Max Verstappen reportedly met with F1 chief Stefano Domenicali before the Australian Grand Prix to flag up his calendar and Netflix concerns.
On the first of those topics, Formula 1 is actively looking to expand in key markets, with a third race in the United States now announced for 2023 as the Las Vegas Grand Prix will join the Miami and United States GPs.
The series is also known to be looking at the Asian market, with a return to China for multiple rounds possible, while Formula 1 also wants to return to Africa. The most likely destination for that is a Kyalami comeback to host the South African Grand Prix.
However, Verstappen holds concerns over the nature of the tracks Formula 1 are introducing, with the Las Vegas Grand Prix set to add another street track to the calendar.
That follows on from the Saudi Arabian Grand Prix which, since joining the calendar in 2021, has been held around the Jeddah Corniche Circuit street track.
The Miami International Autodrome, which will play host to the Miami Grand Prix, will have a street-track vibe to it also.
Verstappen feels these venues do not produce good overtaking action, which he reportedly brought up when he met with Domenicali on Thursday.
“Of course they have to make money and try to make the sport more popular, but it’s also important that the right tracks stay on the calendar and we don’t just go on street circuits in cities,” he told De Telegraaf, quoted by the Express.

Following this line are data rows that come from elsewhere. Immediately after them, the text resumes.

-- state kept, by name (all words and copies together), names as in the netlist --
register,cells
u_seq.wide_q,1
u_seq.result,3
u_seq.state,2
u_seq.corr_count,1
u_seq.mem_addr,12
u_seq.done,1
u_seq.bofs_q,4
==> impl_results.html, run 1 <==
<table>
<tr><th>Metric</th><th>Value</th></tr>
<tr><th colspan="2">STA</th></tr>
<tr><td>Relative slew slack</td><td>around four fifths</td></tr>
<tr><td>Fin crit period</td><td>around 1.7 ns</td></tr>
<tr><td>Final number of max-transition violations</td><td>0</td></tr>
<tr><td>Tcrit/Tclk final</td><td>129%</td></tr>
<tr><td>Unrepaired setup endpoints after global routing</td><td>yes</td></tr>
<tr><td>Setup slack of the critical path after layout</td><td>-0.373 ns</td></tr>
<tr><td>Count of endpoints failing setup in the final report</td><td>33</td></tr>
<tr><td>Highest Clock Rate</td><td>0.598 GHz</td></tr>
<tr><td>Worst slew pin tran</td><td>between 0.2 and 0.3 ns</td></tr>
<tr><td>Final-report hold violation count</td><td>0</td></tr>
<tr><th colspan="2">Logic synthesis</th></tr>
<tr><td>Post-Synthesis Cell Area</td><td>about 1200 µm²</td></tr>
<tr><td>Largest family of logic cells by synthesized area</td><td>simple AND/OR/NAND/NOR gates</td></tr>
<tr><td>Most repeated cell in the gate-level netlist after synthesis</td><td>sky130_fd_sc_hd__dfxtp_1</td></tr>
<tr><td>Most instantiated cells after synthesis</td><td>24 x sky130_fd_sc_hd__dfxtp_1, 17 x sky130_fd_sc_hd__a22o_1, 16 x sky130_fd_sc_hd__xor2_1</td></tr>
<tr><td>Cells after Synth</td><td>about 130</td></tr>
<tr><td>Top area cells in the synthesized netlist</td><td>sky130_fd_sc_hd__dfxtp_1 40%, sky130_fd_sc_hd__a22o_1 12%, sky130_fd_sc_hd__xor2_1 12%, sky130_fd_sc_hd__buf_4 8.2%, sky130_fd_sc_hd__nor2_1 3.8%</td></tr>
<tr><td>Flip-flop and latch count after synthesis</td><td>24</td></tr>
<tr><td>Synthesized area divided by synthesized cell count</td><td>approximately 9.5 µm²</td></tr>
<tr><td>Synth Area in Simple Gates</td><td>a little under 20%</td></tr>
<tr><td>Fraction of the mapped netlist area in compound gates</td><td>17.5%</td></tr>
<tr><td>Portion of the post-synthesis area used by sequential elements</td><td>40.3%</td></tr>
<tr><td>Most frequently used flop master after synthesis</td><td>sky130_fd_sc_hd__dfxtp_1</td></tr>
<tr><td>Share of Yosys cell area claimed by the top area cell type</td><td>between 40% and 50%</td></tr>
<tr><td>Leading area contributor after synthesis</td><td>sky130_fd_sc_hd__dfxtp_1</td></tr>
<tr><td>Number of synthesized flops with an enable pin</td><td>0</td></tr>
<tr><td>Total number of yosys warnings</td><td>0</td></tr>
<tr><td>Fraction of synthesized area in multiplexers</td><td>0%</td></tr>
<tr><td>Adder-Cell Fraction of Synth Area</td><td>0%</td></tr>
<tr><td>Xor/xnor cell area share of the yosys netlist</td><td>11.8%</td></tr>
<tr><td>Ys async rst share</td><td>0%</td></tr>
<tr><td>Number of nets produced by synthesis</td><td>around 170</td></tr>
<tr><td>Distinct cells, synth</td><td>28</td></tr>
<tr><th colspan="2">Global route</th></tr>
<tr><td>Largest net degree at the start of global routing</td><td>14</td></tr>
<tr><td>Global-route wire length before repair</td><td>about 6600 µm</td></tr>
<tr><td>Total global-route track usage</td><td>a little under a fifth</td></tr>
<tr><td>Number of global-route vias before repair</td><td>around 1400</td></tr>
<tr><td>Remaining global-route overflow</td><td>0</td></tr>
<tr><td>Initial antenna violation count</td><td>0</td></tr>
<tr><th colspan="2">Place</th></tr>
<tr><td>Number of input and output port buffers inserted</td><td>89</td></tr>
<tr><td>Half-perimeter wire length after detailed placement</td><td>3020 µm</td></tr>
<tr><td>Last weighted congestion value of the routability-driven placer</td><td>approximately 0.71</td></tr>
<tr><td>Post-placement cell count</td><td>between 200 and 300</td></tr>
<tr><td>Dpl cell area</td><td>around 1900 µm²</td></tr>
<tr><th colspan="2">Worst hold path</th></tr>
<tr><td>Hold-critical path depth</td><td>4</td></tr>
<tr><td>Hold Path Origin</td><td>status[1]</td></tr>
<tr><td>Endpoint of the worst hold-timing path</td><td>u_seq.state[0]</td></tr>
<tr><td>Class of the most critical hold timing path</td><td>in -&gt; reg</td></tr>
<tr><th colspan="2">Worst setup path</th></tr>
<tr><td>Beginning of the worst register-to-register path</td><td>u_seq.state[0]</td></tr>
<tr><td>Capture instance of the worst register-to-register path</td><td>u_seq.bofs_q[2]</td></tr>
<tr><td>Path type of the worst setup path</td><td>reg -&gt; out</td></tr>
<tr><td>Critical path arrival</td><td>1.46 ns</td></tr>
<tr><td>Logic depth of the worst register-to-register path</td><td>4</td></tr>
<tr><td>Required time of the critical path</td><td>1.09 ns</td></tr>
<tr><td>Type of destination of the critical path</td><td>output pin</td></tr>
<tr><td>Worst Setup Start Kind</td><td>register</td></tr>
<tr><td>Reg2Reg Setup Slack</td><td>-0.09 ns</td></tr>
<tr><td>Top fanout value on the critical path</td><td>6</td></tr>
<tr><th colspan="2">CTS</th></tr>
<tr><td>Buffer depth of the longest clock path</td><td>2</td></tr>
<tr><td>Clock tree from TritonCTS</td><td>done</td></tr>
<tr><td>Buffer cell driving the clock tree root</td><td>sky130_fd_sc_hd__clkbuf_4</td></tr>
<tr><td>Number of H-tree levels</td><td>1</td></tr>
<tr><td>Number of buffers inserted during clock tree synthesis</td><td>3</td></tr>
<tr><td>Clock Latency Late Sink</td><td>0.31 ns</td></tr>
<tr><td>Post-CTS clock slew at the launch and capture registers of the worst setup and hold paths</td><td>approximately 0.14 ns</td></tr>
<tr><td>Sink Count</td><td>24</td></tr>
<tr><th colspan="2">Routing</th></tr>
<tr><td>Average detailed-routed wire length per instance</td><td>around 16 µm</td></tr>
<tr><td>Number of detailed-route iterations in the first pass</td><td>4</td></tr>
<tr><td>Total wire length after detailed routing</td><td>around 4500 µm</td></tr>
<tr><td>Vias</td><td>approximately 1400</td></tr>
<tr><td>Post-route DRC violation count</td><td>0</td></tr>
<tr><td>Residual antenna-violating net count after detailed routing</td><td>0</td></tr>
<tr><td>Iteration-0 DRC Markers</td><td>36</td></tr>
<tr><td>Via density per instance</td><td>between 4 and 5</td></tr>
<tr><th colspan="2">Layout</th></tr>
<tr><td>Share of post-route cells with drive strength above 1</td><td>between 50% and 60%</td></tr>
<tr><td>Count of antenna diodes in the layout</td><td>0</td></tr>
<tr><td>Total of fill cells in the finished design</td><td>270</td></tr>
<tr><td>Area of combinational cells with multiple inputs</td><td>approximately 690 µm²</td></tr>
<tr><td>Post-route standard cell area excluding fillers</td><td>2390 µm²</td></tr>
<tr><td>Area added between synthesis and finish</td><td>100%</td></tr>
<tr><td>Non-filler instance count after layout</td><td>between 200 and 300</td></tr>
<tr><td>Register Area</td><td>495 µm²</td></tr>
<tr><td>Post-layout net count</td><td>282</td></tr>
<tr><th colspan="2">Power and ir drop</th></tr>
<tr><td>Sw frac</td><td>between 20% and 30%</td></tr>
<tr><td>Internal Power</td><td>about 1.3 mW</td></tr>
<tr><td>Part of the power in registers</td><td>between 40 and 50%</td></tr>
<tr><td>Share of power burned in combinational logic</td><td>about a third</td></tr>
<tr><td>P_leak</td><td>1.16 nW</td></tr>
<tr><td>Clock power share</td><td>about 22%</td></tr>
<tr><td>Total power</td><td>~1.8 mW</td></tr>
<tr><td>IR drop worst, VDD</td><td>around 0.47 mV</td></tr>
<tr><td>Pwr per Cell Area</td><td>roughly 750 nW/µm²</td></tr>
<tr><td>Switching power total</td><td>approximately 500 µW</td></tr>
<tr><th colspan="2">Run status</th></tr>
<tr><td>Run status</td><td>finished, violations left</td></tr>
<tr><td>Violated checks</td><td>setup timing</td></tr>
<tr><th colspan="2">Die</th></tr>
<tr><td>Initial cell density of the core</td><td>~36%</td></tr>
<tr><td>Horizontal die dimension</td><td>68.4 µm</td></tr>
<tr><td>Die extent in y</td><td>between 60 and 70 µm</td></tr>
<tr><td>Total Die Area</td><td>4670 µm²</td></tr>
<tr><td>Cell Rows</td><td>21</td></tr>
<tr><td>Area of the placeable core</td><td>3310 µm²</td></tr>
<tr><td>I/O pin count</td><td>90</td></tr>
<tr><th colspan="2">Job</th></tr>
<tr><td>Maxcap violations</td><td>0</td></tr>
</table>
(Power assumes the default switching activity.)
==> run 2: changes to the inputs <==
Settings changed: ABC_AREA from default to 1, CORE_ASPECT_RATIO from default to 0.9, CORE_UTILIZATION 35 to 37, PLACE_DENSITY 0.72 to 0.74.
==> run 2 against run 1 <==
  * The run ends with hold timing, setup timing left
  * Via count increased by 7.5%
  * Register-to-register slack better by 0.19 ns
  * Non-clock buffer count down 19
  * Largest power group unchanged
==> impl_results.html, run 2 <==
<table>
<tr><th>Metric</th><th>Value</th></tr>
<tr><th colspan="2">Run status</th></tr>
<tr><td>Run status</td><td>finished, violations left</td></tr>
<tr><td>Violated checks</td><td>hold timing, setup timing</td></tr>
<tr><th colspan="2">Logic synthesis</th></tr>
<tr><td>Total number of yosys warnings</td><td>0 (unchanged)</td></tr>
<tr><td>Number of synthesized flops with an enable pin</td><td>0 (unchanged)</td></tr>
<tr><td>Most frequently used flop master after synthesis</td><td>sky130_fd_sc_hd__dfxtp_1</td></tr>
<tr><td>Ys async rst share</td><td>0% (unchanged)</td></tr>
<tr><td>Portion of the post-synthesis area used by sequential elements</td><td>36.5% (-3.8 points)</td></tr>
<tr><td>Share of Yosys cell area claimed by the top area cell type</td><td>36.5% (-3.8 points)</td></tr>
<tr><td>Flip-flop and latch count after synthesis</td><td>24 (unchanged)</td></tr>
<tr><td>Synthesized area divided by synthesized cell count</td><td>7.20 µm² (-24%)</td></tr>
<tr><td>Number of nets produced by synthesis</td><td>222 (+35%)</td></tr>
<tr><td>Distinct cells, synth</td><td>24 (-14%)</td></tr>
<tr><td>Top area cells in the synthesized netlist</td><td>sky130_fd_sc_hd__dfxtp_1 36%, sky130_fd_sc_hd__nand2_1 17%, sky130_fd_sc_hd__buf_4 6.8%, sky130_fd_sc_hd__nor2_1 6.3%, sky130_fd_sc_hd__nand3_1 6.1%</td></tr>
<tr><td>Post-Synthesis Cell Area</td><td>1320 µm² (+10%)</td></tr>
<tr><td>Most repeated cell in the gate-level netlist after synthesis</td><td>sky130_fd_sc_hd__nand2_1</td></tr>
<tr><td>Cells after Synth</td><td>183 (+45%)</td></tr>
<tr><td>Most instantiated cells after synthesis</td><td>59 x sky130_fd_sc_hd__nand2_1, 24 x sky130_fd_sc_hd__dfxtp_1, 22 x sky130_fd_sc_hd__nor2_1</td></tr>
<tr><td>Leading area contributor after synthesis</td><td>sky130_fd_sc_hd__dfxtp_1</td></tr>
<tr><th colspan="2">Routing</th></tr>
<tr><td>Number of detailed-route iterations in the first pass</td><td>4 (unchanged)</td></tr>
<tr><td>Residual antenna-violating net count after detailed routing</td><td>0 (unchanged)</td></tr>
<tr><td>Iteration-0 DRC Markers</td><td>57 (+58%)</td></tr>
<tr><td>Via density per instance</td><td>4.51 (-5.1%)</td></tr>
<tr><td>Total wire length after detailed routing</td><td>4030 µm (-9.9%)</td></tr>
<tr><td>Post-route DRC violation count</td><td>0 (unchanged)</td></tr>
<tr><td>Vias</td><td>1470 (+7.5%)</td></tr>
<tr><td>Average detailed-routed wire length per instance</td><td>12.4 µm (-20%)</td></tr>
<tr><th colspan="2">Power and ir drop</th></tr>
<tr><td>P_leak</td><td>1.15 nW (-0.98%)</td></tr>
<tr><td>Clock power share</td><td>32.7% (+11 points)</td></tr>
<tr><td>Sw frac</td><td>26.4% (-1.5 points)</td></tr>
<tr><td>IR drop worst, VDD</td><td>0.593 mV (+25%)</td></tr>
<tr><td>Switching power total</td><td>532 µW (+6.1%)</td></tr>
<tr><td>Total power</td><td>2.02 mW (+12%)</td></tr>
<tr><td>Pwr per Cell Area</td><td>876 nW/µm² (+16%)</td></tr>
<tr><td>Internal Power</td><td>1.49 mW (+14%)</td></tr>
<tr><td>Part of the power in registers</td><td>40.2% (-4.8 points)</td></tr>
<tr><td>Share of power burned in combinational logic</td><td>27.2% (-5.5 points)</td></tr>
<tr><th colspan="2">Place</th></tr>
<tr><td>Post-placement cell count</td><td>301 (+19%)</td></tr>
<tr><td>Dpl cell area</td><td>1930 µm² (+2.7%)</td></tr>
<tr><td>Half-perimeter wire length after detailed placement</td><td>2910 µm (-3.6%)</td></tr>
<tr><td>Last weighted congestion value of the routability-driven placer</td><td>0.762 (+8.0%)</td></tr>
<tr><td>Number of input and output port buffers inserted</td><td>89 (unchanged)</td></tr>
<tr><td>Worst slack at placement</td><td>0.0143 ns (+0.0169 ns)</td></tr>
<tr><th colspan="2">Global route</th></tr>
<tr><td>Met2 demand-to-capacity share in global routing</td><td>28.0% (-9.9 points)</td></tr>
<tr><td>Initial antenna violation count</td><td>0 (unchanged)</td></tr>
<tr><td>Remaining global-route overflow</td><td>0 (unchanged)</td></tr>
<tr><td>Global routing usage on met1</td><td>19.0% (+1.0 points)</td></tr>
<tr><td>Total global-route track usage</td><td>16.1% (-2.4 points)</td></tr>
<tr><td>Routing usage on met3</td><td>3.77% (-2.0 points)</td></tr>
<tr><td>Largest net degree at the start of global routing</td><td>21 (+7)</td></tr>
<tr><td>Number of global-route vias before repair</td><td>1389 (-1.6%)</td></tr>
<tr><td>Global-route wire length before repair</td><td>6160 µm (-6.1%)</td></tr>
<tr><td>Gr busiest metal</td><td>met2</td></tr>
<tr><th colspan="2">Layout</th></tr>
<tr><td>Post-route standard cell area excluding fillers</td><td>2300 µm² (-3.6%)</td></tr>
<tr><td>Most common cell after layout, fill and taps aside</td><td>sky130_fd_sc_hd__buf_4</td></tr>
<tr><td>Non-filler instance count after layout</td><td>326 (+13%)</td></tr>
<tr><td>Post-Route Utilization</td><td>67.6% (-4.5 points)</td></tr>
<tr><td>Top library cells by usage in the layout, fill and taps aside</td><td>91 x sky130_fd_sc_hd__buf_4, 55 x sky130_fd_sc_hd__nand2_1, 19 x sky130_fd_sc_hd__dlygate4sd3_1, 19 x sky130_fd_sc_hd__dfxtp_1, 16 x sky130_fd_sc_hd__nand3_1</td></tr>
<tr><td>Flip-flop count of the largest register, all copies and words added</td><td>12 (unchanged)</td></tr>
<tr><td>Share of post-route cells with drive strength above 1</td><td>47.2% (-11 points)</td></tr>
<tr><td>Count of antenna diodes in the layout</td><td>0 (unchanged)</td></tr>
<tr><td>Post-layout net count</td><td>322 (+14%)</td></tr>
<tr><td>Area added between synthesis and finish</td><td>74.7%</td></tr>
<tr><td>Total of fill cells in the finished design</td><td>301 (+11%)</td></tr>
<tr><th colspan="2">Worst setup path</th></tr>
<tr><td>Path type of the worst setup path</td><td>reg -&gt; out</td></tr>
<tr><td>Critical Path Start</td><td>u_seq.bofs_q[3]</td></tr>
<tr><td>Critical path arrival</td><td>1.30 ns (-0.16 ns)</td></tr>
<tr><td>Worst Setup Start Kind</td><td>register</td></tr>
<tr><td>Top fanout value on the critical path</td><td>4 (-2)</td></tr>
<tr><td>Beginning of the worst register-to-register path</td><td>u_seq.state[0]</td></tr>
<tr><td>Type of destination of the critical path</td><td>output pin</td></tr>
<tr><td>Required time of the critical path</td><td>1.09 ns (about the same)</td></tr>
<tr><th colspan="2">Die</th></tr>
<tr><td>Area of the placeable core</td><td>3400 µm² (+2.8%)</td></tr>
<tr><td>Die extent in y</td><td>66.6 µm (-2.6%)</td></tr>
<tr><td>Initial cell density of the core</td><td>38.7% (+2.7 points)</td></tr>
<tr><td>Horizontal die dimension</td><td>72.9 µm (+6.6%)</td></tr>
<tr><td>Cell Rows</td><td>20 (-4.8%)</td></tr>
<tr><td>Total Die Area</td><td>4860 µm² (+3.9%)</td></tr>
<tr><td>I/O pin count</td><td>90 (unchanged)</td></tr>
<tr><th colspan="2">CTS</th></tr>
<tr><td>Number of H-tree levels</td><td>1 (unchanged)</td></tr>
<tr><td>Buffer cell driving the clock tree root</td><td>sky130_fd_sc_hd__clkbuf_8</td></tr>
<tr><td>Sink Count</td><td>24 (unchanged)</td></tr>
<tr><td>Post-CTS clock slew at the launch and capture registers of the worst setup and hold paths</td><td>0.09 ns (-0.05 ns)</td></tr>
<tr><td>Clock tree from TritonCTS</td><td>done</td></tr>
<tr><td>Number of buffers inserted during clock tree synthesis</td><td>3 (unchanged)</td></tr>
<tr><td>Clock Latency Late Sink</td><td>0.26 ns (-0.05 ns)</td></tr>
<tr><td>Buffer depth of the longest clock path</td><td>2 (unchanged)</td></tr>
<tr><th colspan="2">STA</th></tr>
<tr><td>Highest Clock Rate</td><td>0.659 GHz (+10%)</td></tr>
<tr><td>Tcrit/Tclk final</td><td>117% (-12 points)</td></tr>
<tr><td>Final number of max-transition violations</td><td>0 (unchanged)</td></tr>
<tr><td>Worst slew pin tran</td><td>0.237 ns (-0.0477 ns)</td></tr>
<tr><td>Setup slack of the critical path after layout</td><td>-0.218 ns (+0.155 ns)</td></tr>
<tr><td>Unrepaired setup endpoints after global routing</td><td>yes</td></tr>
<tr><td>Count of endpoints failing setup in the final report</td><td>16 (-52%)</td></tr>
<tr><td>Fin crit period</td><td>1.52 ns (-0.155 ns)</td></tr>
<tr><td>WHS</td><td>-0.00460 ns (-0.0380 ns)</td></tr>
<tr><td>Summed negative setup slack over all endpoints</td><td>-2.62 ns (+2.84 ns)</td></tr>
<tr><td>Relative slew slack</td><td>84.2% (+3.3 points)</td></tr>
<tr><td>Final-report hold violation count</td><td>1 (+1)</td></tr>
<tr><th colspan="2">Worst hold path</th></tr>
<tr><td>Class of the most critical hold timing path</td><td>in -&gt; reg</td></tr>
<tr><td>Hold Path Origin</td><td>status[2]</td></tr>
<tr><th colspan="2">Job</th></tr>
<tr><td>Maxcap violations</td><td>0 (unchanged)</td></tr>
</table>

“Ultimately, these cars are not made for that. He understands that, but he also has to take his shareholders into account. It won’t be like it used to be – entertainment is becoming more important.”
Domenicali did recently state traditional tracks could no longer expect to stay on the calendar just because of their “pedigree“, with Monaco, Belgium, France and Mexico all believed to be without a deal beyond 2022 as it stands.
It is believed Verstappen also brought up the subject of Netflix’s ‘Drive to Survive’ series with Domenicali.
Verstappen has called out ‘Drive to Survive’ for a lack of authenticity and refuses to give original interviews anymore, while other drivers and team personnel have also passed comments suggesting not all scenes are genuine or shown in the right context.
Mercedes team boss Toto Wolff, AlphaTauri driver Pierre Gasly and McLaren’s Lando Norris have all raised such concerns over the series.